* PROBLEM REQUIREMENTS:
In how many lines of the listing does the string "worse" appear? Give only the number.

* THE INPUT:
+++

[src/rtl/popcnt_pkg.sv]
// Shared types and width helpers for the round-robin ones-count scheduler.
// Used by popcnt_sched and popcnt_chunk.
package popcnt_pkg;

    typedef enum logic [1:0] {
        IDLE  = 2'd0,
        COUNT = 2'd1,
        DONE  = 2'd2
    } state_t;

    function automatic int ones_w(input int w);
        return $clog2(w + 1);
    endfunction

    function automatic int id_w(input int n);
        return (n > 1) ? $clog2(n) : 1;
    endfunction

    localparam int DEF_WIDTH = 16;
    localparam int DEF_CHUNK = 4;
    localparam int ONES_W    = ones_w(DEF_WIDTH);

endpackage

[src/rtl/popcnt_chunk.sv]
// Combinational ones count of one CHUNK-bit slice.
// Single shared instance sits behind the scheduler's shift register.
module popcnt_chunk
    import popcnt_pkg::*;
#(
    parameter int CHUNK = DEF_CHUNK
) (
    input  logic [CHUNK-1:0]           bits,
    output logic [ones_w(CHUNK)-1:0]   ones
);

    localparam int CW = ones_w(CHUNK);

    always_comb begin
        ones = '0;
        for (int i = 0; i < CHUNK; i++) begin
            ones = ones + CW'(bits[i]);
        end
    end

endmodule

[src/rtl/popcnt_sched.sv]
// Round-robin scheduler sharing one chunked ones-count engine among NREQ requesters.
// Define POPCNT_ZERO_SKIP_EN to leave COUNT early once the remaining word is zero.
module popcnt_sched
    import popcnt_pkg::*;
#(
    parameter int NREQ  = 2,
    parameter int WIDTH = DEF_WIDTH,
    parameter int CHUNK = DEF_CHUNK
) (
    input  logic                      clk,
    input  logic                      rst,
    input  logic [NREQ-1:0]           req_valid,
    input  logic [NREQ*WIDTH-1:0]     req_data,
    output logic [NREQ-1:0]           req_ready,
    output logic                      res_valid,
    input  logic                      res_ready,
    output logic [ones_w(WIDTH)-1:0]  res_ones,
    output logic [id_w(NREQ)-1:0]     res_id,
    output logic                      busy
);

    localparam int OW    = ones_w(WIDTH);
    localparam int IW    = id_w(NREQ);
    localparam int CW    = ones_w(CHUNK);
    localparam int BEATS = WIDTH / CHUNK;
    localparam int BW    = $clog2(BEATS) + 1;

    state_t           state_q, state_d;
    logic [WIDTH-1:0] shift_q, shift_d, shift_nx;
    logic [OW-1:0]    acc_q, acc_d;
    logic [IW-1:0]    id_q, id_d;
    logic [IW-1:0]    rr_q, rr_d;
    logic [BW-1:0]    beat_q, beat_d;

    logic [NREQ-1:0]  gnt;
    logic [IW-1:0]    gnt_idx;
    logic             gnt_any;
    logic             last_beat;
    logic [CW-1:0]    chunk_ones;

    popcnt_chunk #(.CHUNK(CHUNK)) u_chunk (
        .bits (shift_q[CHUNK-1:0]),
        .ones (chunk_ones)
    );

    assign shift_nx = shift_q >> CHUNK;

`ifdef POPCNT_ZERO_SKIP_EN
    assign last_beat = (beat_q == BW'(BEATS - 1)) || (shift_nx == '0);
`else
    assign last_beat = (beat_q == BW'(BEATS - 1));
`endif

    // First valid requester at or above rr_q, wrapping around.
    always_comb begin
        int j;
        j       = 0;
        gnt_idx = '0;
        gnt_any = 1'b0;
        for (int k = 0; k < NREQ; k++) begin
            j = (int'(rr_q) + k) % NREQ;
            if (!gnt_any && req_valid[IW'(j)]) begin
                gnt_any = 1'b1;
                gnt_idx = IW'(j);
            end
        end
        gnt = gnt_any ? (NREQ'(1) << gnt_idx) : '0;
    end

    always_ff @(posedge clk or posedge rst) begin
        if (rst) begin
            state_q <= IDLE;
            shift_q <= '0;
            acc_q   <= '0;
            id_q    <= '0;
            rr_q    <= '0;
            beat_q  <= '0;
        end else begin
            state_q <= state_d;
            shift_q <= shift_d;
            acc_q   <= acc_d;
            id_q    <= id_d;
            rr_q    <= rr_d;
            beat_q  <= beat_d;
        end
    end

    always_comb begin
        state_d = state_q;
        unique case (state_q)
            IDLE:    if (gnt_any)   state_d = COUNT;
            COUNT:   if (last_beat) state_d = DONE;
            DONE:    if (res_ready) state_d = IDLE;
            default: state_d = IDLE;
        endcase
    end

    always_comb begin
        shift_d = shift_q;
        acc_d   = acc_q;
        id_d    = id_q;
        rr_d    = rr_q;
        beat_d  = beat_q;
        unique case (state_q)
            IDLE: begin
                if (gnt_any) begin
                    shift_d = req_data[int'(gnt_idx)*WIDTH +: WIDTH];
                    acc_d   = '0;
                    id_d    = gnt_idx;
                    beat_d  = '0;
                    rr_d    = (gnt_idx == IW'(NREQ - 1)) ? '0
                                                         : gnt_idx + IW'(1);
                end
            end
            COUNT: begin
                acc_d   = acc_q + OW'(chunk_ones);
                shift_d = shift_nx;
                beat_d  = beat_q + BW'(1);
            end
            default: ;
        endcase
    end

    always_comb begin
        req_ready = '0;
        res_valid = 1'b0;
        busy      = 1'b1;
        unique case (state_q)
            IDLE: begin
                req_ready = gnt;
                busy      = 1'b0;
            end
            DONE:    res_valid = 1'b1;
            default: ;
        endcase
    end

    assign res_ones = acc_q;
    assign res_id   = id_q;

endmodule

[config.mk]
export PLATFORM = sky130hd
export DESIGN_NAME = popcnt_sched
export DESIGN_NICKNAME = d
export VERILOG_FILES = /design/src/rtl/popcnt_pkg.sv /design/src/rtl/popcnt_chunk.sv /design/src/rtl/popcnt_sched.sv
export SDC_FILE = /design/constraint.sdc
export NUM_CORES = 1
export LEC_CHECK = 0
export CELL_PAD_IN_SITES_DETAIL_PLACEMENT = 1
export CELL_PAD_IN_SITES_GLOBAL_PLACEMENT = 2
export CORE_MARGIN = 1
export CORE_UTILIZATION = 29
export DETAILED_ROUTE_END_ITERATION = 8
export HOLD_SLACK_MARGIN = 0.1
export PLACE_DENSITY_LB_ADDON = 0.1
export SETUP_SLACK_MARGIN = 0.05
export SYNTH_ARGS = -nofsm -noshare
export SYNTH_HDL_FRONTEND = slang
export SYNTH_SLANG_ARGS = --single-unit
[constraint.sdc]
create_clock -name clk -period 3.2 [get_ports clk]
set_clock_uncertainty 0.1 [all_clocks]
set_input_delay 0.48 -clock clk [delete_from_list [all_inputs] [get_ports clk]]
set_output_delay 0.48 -clock clk [all_outputs]
set_load 0.05 [all_outputs]
Word-level counts from Yosys, hierarchy flattened
Index checks and enable logic that the tools add are counted.

Flip-flop bits (word level): 28. Word-level logic and storage cells: 53.

Order comparisons: 2. Mux-type cells: 23. Reduce and logical (&&, ||, !) cells: 7. Shifts and indexed selects: 2. Eq/ne operators: 6. Add/sub/neg operators: 7.

Operators with widths (count): $pmux 16 s2 (1); $shiftx 32x6->16 (1); $mux 16 (1); $mux 1 (11); $mux 2 (5); $pmux 5 s2 (1); $add 3x1->3 (2); $lt 1x3->1 const B (2); $ne 2x2->1 const B (3); $pmux 2 s3 (1); $pmux 3 s2 (1); $add 5x3->5 (1); $mux 5 (1); $reduce_and 2->1 (2); $add 3x1->3 const B (1); $eq 3x2->1 const B (1); $mux 3 (1); $reduce_and 3->1 (1); $add 1x1->1 const B (2); $add 1x1->2 (1); $eq 2x1->1 const B (1); $eq 2x2->1 const B (1); $logic_not 2->1 (1); $reduce_bool 2->1 (1); 3 further kinds (3).

Logic depth before layout (Yosys ltp)
Gate-level depths: netlist of the first run.

Depth in word-level cells: 10. Mapped depth: 10.

Modules after synthesis
Synthesis of the first run repeated with hierarchy kept, for this count alone.

Cell total of the unflattened synthesis: 144. Area total of the unflattened synthesis: 1531.5 µm².

Modules (own cells, without submodules): popcnt_sched (area an instance 1486.4 µm², cells an instance 141, instances 1); popcnt_chunk (area an instance 45.0 µm², cells an instance 3, instances 1).

Least setup slack after synthesis of the first run
OpenSTA, ideal clock, no wires.

Kind: reg2reg. From: register shift_q[0]. To: register acc_q[4] (netlist: res_ones[4]). Setup time: 148 ps. Slack: 865 ps. Cell stages (with the launch flop): 11. Period minus slack after synthesis: 2335 ps. Required time: 2952 ps. Arrival time: 2087 ps. Cells stage by stage: dfrtp_1 -> ha_1 -> inv_1 -> fa_1 -> inv_1 -> ha_1 -> inv_1 -> fa_1 -> nor2b_1 -> o211ai_1 -> mux2i_1.

Cells in the longest elaborated chain, start to end: 5.

RTL lines: start: declaration (line popcnt_sched.sv:29) `logic [WIDTH-1:0] shift_q, shift_d, shift_nx;`; start signal: assignment (line popcnt_sched.sv:80) `shift_q <= shift_d;`; $add 1x1->2 (line popcnt_chunk.sv:17) `ones = ones + CW'(bits[i]);`; $add 3x1->3 (2 in series) (line popcnt_chunk.sv:17); $add 5x3->5 (line popcnt_sched.sv:116) `acc_d = acc_q + OW'(chunk_ones);`; $pmux 5 s2 (line popcnt_sched.sv:104) `unique case (state_q)`; end signal: assignment (line popcnt_sched.sv:74) `acc_q <= '0;`; end signal: assignment (line popcnt_sched.sv:81) `acc_q <= acc_d;`; end: declaration (line popcnt_sched.sv:30) `logic [OW-1:0] acc_q, acc_d;`.

No other way between the ends. A chain may end at the register's enable or synchronous reset.

Worst setup path in the final report of the first run
Ends and elaborated chain as after synthesis.

==> results of run 1 <==
through the flow:
step,util (%),power [mW],instances
after floorplan,-,1.66,142
after global placement,40.7,1.96,253
after detailed placement,40.7,2.03,253
after CTS,42.1,2.33,257
after global routing,42.1,2.49,257
final,42.1,2.29,257
worst paths after layout:
kind | startpoint | endpoint | cells after the start
max reg2reg | shift_q[0] | res_ones[4] | 10
max | shift_q[0] | res_ones[4] | 10
min | res_id | res_id | 1
max in group asynchronous | rst | res_ones[2] | 3
min reg2reg | res_id | res_id | 1
min in group asynchronous | rst | shift_q[8] | 3
power breakdown:
part | switching [mW] | total, mW | internal [mW] | leakage [nW]
Clock | 0.116 | 0.284 | 0.168 | 0.0357
Sequential | 0.130 | 0.665 | 0.535 | 0.342
Combinational | 0.742 | 1.34 | 0.597 | 0.603
Total | 0.987 | 2.29 | 1.30 | 0.981
area by class of cell:
type | instances | area [um2]
clock buffer | 3 | 41.3
clock inverter | 1 | 30.0
fill | 607 | 2980
inverter | 12 | 45.0
multi-input combinational | 93 | 752
sequential | 28 | 701
tap | 70 | 87.6
timing repair buffer | 50 | 508
metal layers:
metal	up-vias	share of wire [%]	GRT usage, %
li1	594	-	-
met1	600	47	18.8
met2	33	47	23.6
met3	6	4.0	2.12
met4	0	1.6	6.58
met5	-	0	0
worst max-delay path: cells and delay by family (launching register included):
kind	cells	cell delay, ps
adders and majority gates	4	1240
DFF	1	400
and+or+nand+nor	1	200
buffers and inverters	3	190
muxes	1	150
AOI/OAI and AO/OA	1	130
registers in the layout, indices dropped and copies added, names as in the netlist:
name	count
state_q	2
res_ones	5
shift_q	16
rr_q	1
beat_q	3
res_id	1
synth_stat cells (2+ instances only):
master | number | area share [%]
buf_4 | 2 | 0.96
o21ai_2 | 4 | 2.2
ha_1 | 7 | 5.6
nor2b_1 | 2 | 0.80
dfrtp_1 | 28 | 45
o21ai_0 | 4 | 1.3
nand3_1 | 8 | 2.6
mux2i_1 | 18 | 12
inv_1 | 12 | 2.9
fa_1 | 2 | 2.6
o221a_2 | 12 | 8.6
buf_2 | 5 | 1.6
nand2_1 | 17 | 4.1
nor2_1 | 4 | 0.96
kinds of logic (layout without fill, tap and decap cells):
family | count (synthesis) | after routing | share of synthesized area [%]
flip-flops | 28 | 28 | 44.8
XOR/XNOR | 1 | 1 | 1.04
adder cells (fa/ha/maj) | 9 | 9 | 8.16
buffers and inverters | 21 | 66 | 7.12
AND/OR/NAND/NOR | 38 | 38 | 11.8
multiplexers | 18 | 18 | 11.5
AO/OA/AOI/OAI | 27 | 27 | 15.6
==> flow_summary_export.csv, run 1 <==
group,metric,value,unit
outcome,status,"complete, no violations",
global_routing,grt_pass1_vias,1284,
global_routing,grt_usage,14.4,%
detailed_routing,wl_per_cell,14.6,um
cells_and_area,diodes,0,
sta,layout_min_cycle_time,2540,ps
floorplanning,core_area,5140,um2
sta,maxSlewViolCount,0,
synthesis,synthArstFlopShare,100,%
worst_setup_path,cp_common_cell,"inv_1",
worst_setup_path,critPathLaunchType,"flop",
flow_run,max_cap_viol_count,0,
floorplanning,io_pins,47,
clocking,root_buffer,"clkbuf_8",
synthesis,syn_nets,188,
sta,fin_crit_sh,79.2,%
global_routing,globalRouteOverflowTotal,0,
sta,relSlewSlack,28.8,%
global_routing,antenna_found_initial,0,
sta,setup_viol,0,
cells_and_area,fin_area,2160,um2
clocking,cts_buffer_depth,2,
synthesis,synth_warnings,0,
floorplanning,start_util,30.4,%
detailed_routing,via_per_inst,4.80,
synthesis,synthDistinctLibCells,31,
clocking,clock_sinks,28,
cells_and_area,layout.cells.most_common,"clkdlybuf4s50_1",
detailed_routing,postRouteAntennaNets,0,
synthesis,ys_seq_area_share,44.8,%
worst_setup_path,arrival,2600,ps
sta,tns,0,ps
clocking,clk_pin_slew_worst_paths,100,ps
synthesis,synth_area_per_cell,11.0,um2
worst_setup_path,critical_path.max_fanout,2,
power_and_ir_drop,power.density,1060,nW/um2
detailed_routing,drcViolationCount,0,
clocking,ctsResizeCount,0,
synthesis,netlist_area,1560,um2
floorplanning,die_width,75.4,um
worst_setup_path,ff2ff_setup_slack,660,ps
synthesis,ys.flop_type,"dfrtp_1",
clocking,cts_tree,"yes",
sta,fmaxAchievable,394,MHz
cells_and_area,areaGrowthSynthToFinish,38.4,%
sta,tightest_slew,1070,ps
synthesis,netlist_instances,142,
clocking,ctsHoldBuffers,0,
global_routing,grt_pass1_wl,6.07,mm
floorplanning,die_h,75.4,um
clocking,post_cts.repair.setup_buffers,0,
detailed_routing,drt_iter0_drc,43,
synthesis,synth_edf_count,0,
worst_setup_path,crit_chain,"ha_1 > inv_1 > fa_1 > inv_1 > ha_1 > inv_1 > fa_1 > nor2b_1 > o211ai_1 > mux2i_1",
worst_setup_path,max_stage_delay,400,ps
cells_and_area,layout_common_cells,"43 x clkdlybuf4s50_1, 28 x dfrtp_1, 18 x mux2i_1, 17 x nand2_1",
floorplanning,dieArea,5690,um2
place,gp_routability_congestion,0.682,
worst_setup_path,required,3260,ps
clocking,cts_max_level,1,
worst_setup_path,cp-end-kind,"flop",
min_path,hp-class,"flop to flop",
place,numPortBuffers,45,
detailed_routing,dr.pass1.iters,5,
synthesis,ys_ff_latch,28,
place,dp_slack,662,ps
clocking,clk-insertion-delay-late,280,ps
global_routing,grt_max_degree,29,
cells_and_area,fin_nets,234,
floorplanning,row_count,26,
place,dpl.hpwl,2.70,mm
power_and_ir_drop,max-vdd-ir-drop,0.491,mV
sta,rsz0062_at_grt,"no",
worst_setup_path,critPathKind,"flop to flop",
detailed_routing,wirelength,3.74,mm
place,dpl_cell_area,2090,um2
worst_setup_path,crit_path_top_delay_cell,"dfrtp_1",
detailed_routing,vias,1233,
sta,setup_ws,665,ps
sta,hold_viol_final,0,
cells_and_area,drive_gt1_share,16.0,%
power_and_ir_drop,leakagePower,0.981,nW
sta,hold_ws,395,ps
clocking,cts_inserted_buffers,3,
(Power assumes the default switching activity.)
==> run 2: changes to the inputs <==
==> constraint.sdc (replaced) <==
create_clock -name clk -period 2.6 [get_ports clk]
set_clock_uncertainty 0.1 [all_clocks]
set_input_delay 0.39 -clock clk [delete_from_list [all_inputs] [get_ports clk]]
set_output_delay 0.39 -clock clk [all_outputs]
set_load 0.05 [all_outputs]
==> run 2 against run 1 <==
  * Worst hold slack worse by 15 ps
  * Sequential power up 25%
  * Setup slack worse by 530 ps
  * Design area up 0.81%
  * Die area unchanged
  * Global-route usage down 0.24 points
  * Maximum frequency up 2.9%
  * Critical path depth unchanged
  * Final cell count up 0.78%
  * Flip-flop and latch count unchanged
  * Total power up 26%
  * Combinational power up 27%
==> flow_summary_export.csv, run 2 (same netlist as run 1, synthesis figures left out) <==
group,metric,value,unit
cells_and_area,regMostFlops,"shift_q",
cells_and_area,areaGrowthSynthToFinish,39.5,%
clocking,ctsHoldBuffers,0,
global_routing,grt_pass1_wl,6.02,mm
place,dpl_cell_area,2100,um2
cells_and_area,largest_register_ffs,16,
sta,setup_viol,0,
detailed_routing,drcViolationCount,0,
cells_and_area,multi_input_area,754,um2
sta,setup_ws,136,ps
flow_run,max_cap_viol_count,0,
worst_setup_path,crit_path_top_delay_cell,"fa_1",
power_and_ir_drop,max-vdd-ir-drop,0.442,mV
clocking,cts_max_level,1,
cells_and_area,finalNonFillerCells,259,
place,dp_slack,147,ps
worst_setup_path,critPathKind,"flop to flop",
worst_setup_path,critical_path.max_fanout,2,
clocking,cts_inserted_buffers,3,
global_routing,grt_usage,14.1,%
global_routing,grt_max_degree,29,
floorplanning,dieArea,5690,um2
detailed_routing,dr.pass1.iters,4,
clocking,clock_sinks,28,
worst_setup_path,critPathLaunchType,"flop",
detailed_routing,via_per_inst,4.85,
floorplanning,io_pins,47,
detailed_routing,drt_iter0_drc,44,
sta,relSlewSlack,59.9,%
detailed_routing,wl_per_cell,14.7,um
worst_setup_path,required,2660,ps
place,place_inst,254,
floorplanning,die_h,75.4,um
cells_and_area,drive_gt1_share,17.5,%
power_and_ir_drop,power.density,1320,nW/um2
global_routing,grt_pass1_vias,1300,
worst_setup_path,crit_start,"shift_q[0]",
power_and_ir_drop,netSwitchingFraction,42.9,%
detailed_routing,vias,1256,
global_routing,globalRouteOverflowTotal,0,
worst_setup_path,crit_chain,"ha_1 > inv_1 > fa_1 > inv_1 > ha_1 > inv_1 > fa_2 > nor2b_1 > o211ai_1 > mux2i_1",
worst_setup_path,cp-end-kind,"flop",
global_routing,antenna_found_initial,0,
clocking,root_buffer,"clkbuf_8",
floorplanning,die_width,75.4,um
cells_and_area,fin_area,2180,um2
outcome,status,"complete, no violations",
sta,fmaxAchievable,406,MHz
floorplanning,row_count,26,
cells_and_area,final_util,42.5,%
power_and_ir_drop,leakagePower,0.991,nW
cells_and_area,diodes,0,
detailed_routing,wirelength,3.80,mm
power_and_ir_drop,pwr-share-clk,11.9,%
place,numPortBuffers,45,
min_path,hp-class,"input port to asynchronous set/reset pin",
sta,tns,0,ps
power_and_ir_drop,combPwrFrac,59.2,%
sta,fin_crit_sh,94.8,%
detailed_routing,postRouteAntennaNets,0,
sta,tightest_slew,601,ps
sta,maxSlewViolCount,0,
worst_setup_path,r2r-start,"shift_q[0]",
worst_setup_path,cp_common_cell,"inv_1",
power_and_ir_drop,seqPwrFrac,28.9,%
worst_setup_path,max_stage_delay,410,ps
power_and_ir_drop,finalPower,2.88,mW
floorplanning,start_util,30.4,%
clocking,clk-insertion-delay-late,280,ps
clocking,cts_buffer_depth,2,
floorplanning,core_area,5140,um2
power_and_ir_drop,p_int,1.64,mW
place,gp_routability_congestion,0.665,
clocking,cts_tree,"yes",
sta,hold_ws,381,ps
clocking,clk_pin_slew_worst_paths,100,ps
cells_and_area,layout_common_cells,"43 x clkdlybuf4s50_1, 28 x dfrtp_1, 18 x mux2i_1, 17 x nand2_1",
cells_and_area,regArea,701,um2
sta,rsz0062_at_grt,"yes",
sta,hold_viol_final,0,
cells_and_area,layout.cells.most_common,"clkdlybuf4s50_1",
cells_and_area,nFillCells,587,
power_and_ir_drop,power_switching,1.23,mW
sta,layout_min_cycle_time,2460,ps
cells_and_area,fin_nets,236,
place,dpl.hpwl,2.77,mm
worst_setup_path,arrival,2520,ps
==> run 2: layout make-up <==
cell class                 count  area share, %
clock buffer                   3           1.89
clock inverter                 1           1.38
inverter                      12           2.06
multi-input combinational     93           34.6
sequential                    28           32.1
tap                           70           4.01
timing repair buffer          52           24.0
==> run 2: power groups by stage <==
stage | clock [mW] | combinational, mW | sequential, mW
2_1_floorplan | 0 | 1.12 | 0.917
3_3_place_gp | 0 | 1.61 | 0.829
3_5_place_dp | 0 | 1.67 | 0.840
4_1_cts | 0.356 | 1.68 | 0.832
5_1_grt | 0.372 | 1.91 | 0.862
6_report | 0.342 | 1.70 | 0.831
==> run 2: final timing paths <==
kind / slack [ps] / to / cells after the start
worst max-delay path: 140 / res_ones[4] / 10
worst min-delay path: 380 / res_id / 3
worst max register to register: 140 / res_ones[4] / 10
worst min register to register: 380 / res_ones[4] / 1
max in group asynchronous: 1750 / res_ones[4] / 3
min in group clk: 380 / res_ones[4] / 1
==> run 2: worst max-delay path, delay by kind of cell (launching register included) <==
family          cells  cell delay, ps
fa+ha+maj           4            1210
flops               1             400
buf+inv             3             200
simple gates        1             170
mux                 1             150
compound gates      1             120
==> run 2: repair_timing <==
action                                  in CTS  in global routing
gates resized for setup                      0                  2
endpoints found under the setup margin       0                  2
buffers inserted                             0                  1
==> run 2: per-layer routing <==
layer	global-route usage [%]	up-vias	wire length, um
met1	18.2	633	1760
met5	0	-	0
met3	3.31	2	123
met4	2.47	0	22
met2	24.6	27	1890
li1	-	594	-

+++

* ANSWER TO THIS TASK:
2